And she made such a large pie that it took the horse forty 'leven bites to eat it.

So everything came out all right, you see. And if the postman doesn't try to slip a letter through the slot in the baby's penny bank, and make the five cent piece jump over the dollar bill, I'll tell you next about Uncle Wiggily and the cow.

[STORY XXIV]
UNCLE WIGGILY AND THE COW

This is a story about Uncle Wiggily and the cow. Not the cow with the crumpled horn, nor yet the one that jumped over the moon, when the dish ran away with the spoon.

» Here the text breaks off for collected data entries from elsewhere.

**src/rtl/vga_sync_decoder.sv**
```systemverilog
`default_nettype none
// ============================================================================
// Module   : vga_sync_decoder
// Brief    : Recovers pixel coordinates from a sampled VGA stream. Tracks
//            hsync/vsync edges, measures line period and sync width, and
//            runs a SEARCH/ACQUIRE/LOCKED lock machine. Colour bits are
//            registered alongside x/y and blanked outside the active area.
// Revision : 1.0 - initial release
// ============================================================================
module vga_sync_decoder #(
  parameter int H_TOTAL      = 1056,
  parameter int H_ACTIVE     = 800,
  parameter int H_SYNC_START = 840,
  parameter int H_SYNC_W     = 128,
  parameter int V_TOTAL      = 628,
  parameter int V_ACTIVE     = 600,
  parameter int V_SYNC_START = 601
) (
  input  logic        clock,
  input  logic        reset_n,
  input  logic        pix_en,
  input  logic        hsync,
  input  logic        vsync,
  input  logic        red_i,
  input  logic        green_i,
  input  logic        blue_i,
  output logic [10:0] x,
  output logic [10:0] y,
  output logic        active,
  output logic        red_o,
  output logic        green_o,
  output logic        blue_o,
  output logic        locked,
  output logic        frame_start,
  output logic        sync_err,
  output logic [10:0] line_len
);

  // Timing constants in the 11-bit coordinate domain.
  localparam logic [10:0] c_h_total      = 11'(H_TOTAL);
  localparam logic [10:0] c_h_active     = 11'(H_ACTIVE);
  localparam logic [10:0] c_h_sync_start = 11'(H_SYNC_START);
  localparam logic [10:0] c_h_sync_w     = 11'(H_SYNC_W);
  localparam logic [10:0] c_v_total      = 11'(V_TOTAL);
  localparam logic [10:0] c_v_active     = 11'(V_ACTIVE);
  localparam logic [10:0] c_v_sync_start = 11'(V_SYNC_START);
  localparam logic [10:0] c_sat          = 11'h7FF;

  // Lock state encoding.
  localparam logic [1:0] SEARCH  = 2'd0;
  localparam logic [1:0] ACQUIRE = 2'd1;
  localparam logic [1:0] LOCKED  = 2'd2;

  // Previous sync samples; reset high so release never looks like a fall.
  logic        r_hs_q;
  logic        r_vs_q;

  logic [10:0] r_period;
  logic [10:0] r_width;
  logic [10:0] r_line_cnt;
  logic        r_seen_hfall;
  logic        r_err_flag;

  logic [1:0]  r_state;
  logic [1:0]  w_next_state;

  logic        w_hs_fall;
  logic        w_hs_rise;
  logic        w_vs_fall;
  logic        w_period_bad;
  logic        w_width_bad;
  logic        w_line_fail;
  logic        w_serr_set;
  logic        w_flag_clr;
  logic        w_flag_set;

  logic [10:0] w_x_next;
  logic [10:0] w_y_next;
  logic        w_x_wrap;
  logic        w_active_next;

  // Edge strobes: the incoming sample compared with the held previous sample.
  assign w_hs_fall = pix_en & r_hs_q & ~hsync;
  assign w_hs_rise = pix_en & ~r_hs_q & hsync;
  assign w_vs_fall = pix_en & r_vs_q & ~vsync;

  // Line checks stay quiet until a first hsync fall gives a reference point.
  assign w_period_bad = w_hs_fall & r_seen_hfall & (r_period != c_h_total);
  assign w_width_bad  = w_hs_rise & r_seen_hfall & (r_width != c_h_sync_w);
  assign w_line_fail  = w_period_bad | w_width_bad;

  // Sync sample stage, advanced only on pixel strobes.
  always_ff @(posedge clock or negedge reset_n) begin
    if (!reset_n) begin
      r_hs_q <= 1'b1;
      r_vs_q <= 1'b1;
    end else if (pix_en) begin
      r_hs_q <= hsync;
      r_vs_q <= vsync;
    end
  end

  // Period and hsync-low width counters, both saturating.
  always_ff @(posedge clock or negedge reset_n) begin
    if (!reset_n) begin
      r_period     <= '0;
      r_width      <= '0;
      r_seen_hfall <= 1'b0;
    end else if (pix_en) begin
      if (w_hs_fall) begin
        r_period <= 11'd1;
      end else if (r_period != c_sat) begin
        r_period <= r_period + 11'd1;
      end
      if (!hsync) begin
        if (w_hs_fall) begin
          r_width <= 11'd1;
        end else if (r_width != c_sat) begin
          r_width <= r_width + 11'd1;
        end
      end
      if (w_hs_fall) begin
        r_seen_hfall <= 1'b1;
      end
    end
  end

  // Lines between vsync falls, plus the acquisition error flag.
  always_ff @(posedge clock or negedge reset_n) begin
    if (!reset_n) begin
      r_line_cnt <= '0;
      r_err_flag <= 1'b0;
    end else begin
      if (w_vs_fall) begin
        r_line_cnt <= w_hs_fall ? 11'd1 : 11'd0;
      end else if (w_hs_fall && (r_line_cnt != c_sat)) begin
        r_line_cnt <= r_line_cnt + 11'd1;
      end
      if (w_flag_clr) begin
        r_err_flag <= w_flag_set;
      end else if (w_flag_set) begin
        r_err_flag <= 1'b1;
      end
    end
  end

  // Lock FSM state register.
  always_ff @(posedge clock or negedge reset_n) begin
    if (!reset_n) begin
      r_state <= SEARCH;
    end else begin
      r_state <= w_next_state;
    end
  end

  // Lock FSM next-state logic.
  always_comb begin
    w_next_state = r_state;
    case (r_state)
      SEARCH: begin
        if (w_vs_fall) begin
          w_next_state = ACQUIRE;
        end
      end
      ACQUIRE: begin
        // A miss simply restarts acquisition in place.
        if (w_vs_fall && (r_line_cnt == c_v_total) && !r_err_flag && !w_line_fail) begin
          w_next_state = LOCKED;
        end
      end
      LOCKED: begin
        if (w_line_fail || (w_vs_fall && (r_line_cnt != c_v_total))) begin
          w_next_state = SEARCH;
        end
      end
      default: begin
        w_next_state = SEARCH;
      end
    endcase
  end

  // Lock FSM outputs and counter/flag controls.
  always_comb begin
    locked     = (r_state == LOCKED);
    w_serr_set = 1'b0;
    w_flag_clr = 1'b0;
    w_flag_set = 1'b0;
    case (r_state)
      SEARCH: begin
        w_flag_clr = w_vs_fall;
      end
      ACQUIRE: begin
        w_flag_clr = w_vs_fall;
        w_flag_set = w_line_fail;
      end
      LOCKED: begin
        w_serr_set = w_line_fail | (w_vs_fall & (r_line_cnt != c_v_total));
      end
      default: begin
        w_serr_set = 1'b0;
      end
    endcase
  end

  // Next coordinates: sync falls reload, otherwise free-run with wrap.
  always_comb begin
    w_x_wrap = 1'b0;
    if (w_hs_fall) begin
      w_x_next = c_h_sync_start;
    end else if (x == (c_h_total - 11'd1)) begin
      w_x_next = '0;
      w_x_wrap = 1'b1;
    end else begin
      w_x_next = x + 11'd1;
    end

    if (w_vs_fall) begin
      w_y_next = c_v_sync_start;
    end else if (w_x_wrap) begin
      w_y_next = (y == (c_v_total - 11'd1)) ? 11'd0 : (y + 11'd1);
    end else begin
      w_y_next = y;
    end

    w_active_next = locked & (w_x_next < c_h_active) & (w_y_next < c_v_active);
  end

  // Registered coordinate/colour outputs and one-clock status pulses.
  always_ff @(posedge clock or negedge reset_n) begin
    if (!reset_n) begin
      x           <= '0;
      y           <= '0;
      active      <= 1'b0;
      red_o       <= 1'b0;
      green_o     <= 1'b0;
      blue_o      <= 1'b0;
      line_len    <= '0;
      frame_start <= 1'b0;
      sync_err    <= 1'b0;
    end else begin
      frame_start <= pix_en & locked & (w_x_next == 11'd0) & (w_y_next == 11'd0);
      sync_err    <= w_serr_set;
      if (pix_en) begin
        x       <= w_x_next;
        y       <= w_y_next;
        active  <= w_active_next;
        red_o   <= red_i & w_active_next;
        green_o <= green_i & w_active_next;
        blue_o  <= blue_i & w_active_next;
        if (w_hs_fall) begin
          line_len <= r_period;
        end
      end
    end
  end

endmodule
`default_nettype wire

```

This was a sort of a red cow which ate green grass and gave white milk that was churned into yellow butter to be eaten on brown bread. There is no use asking me about all those colors for I don't know—nobody knows. They're just there, and that's all there is about it.

Now for the story.

One day the bunny rabbit gentleman was hopping over the fields and through the woods on his way to the store for Nurse Jane Fuzzy Wuzzy. He was going to get his muskrat lady housekeeper a jug of molasses so Nurse Jane might make a cake.

Uncle Wiggily hopped on and on, wondering if he would have an adventure that day, and he was thinking how good the molasses cake would taste when, all of a sudden, down in a field he saw a red cow. Not exactly red like a rose, you understand, or red like a barn, but still somewhat between those colors—a brownish-red, I suppose it would be called.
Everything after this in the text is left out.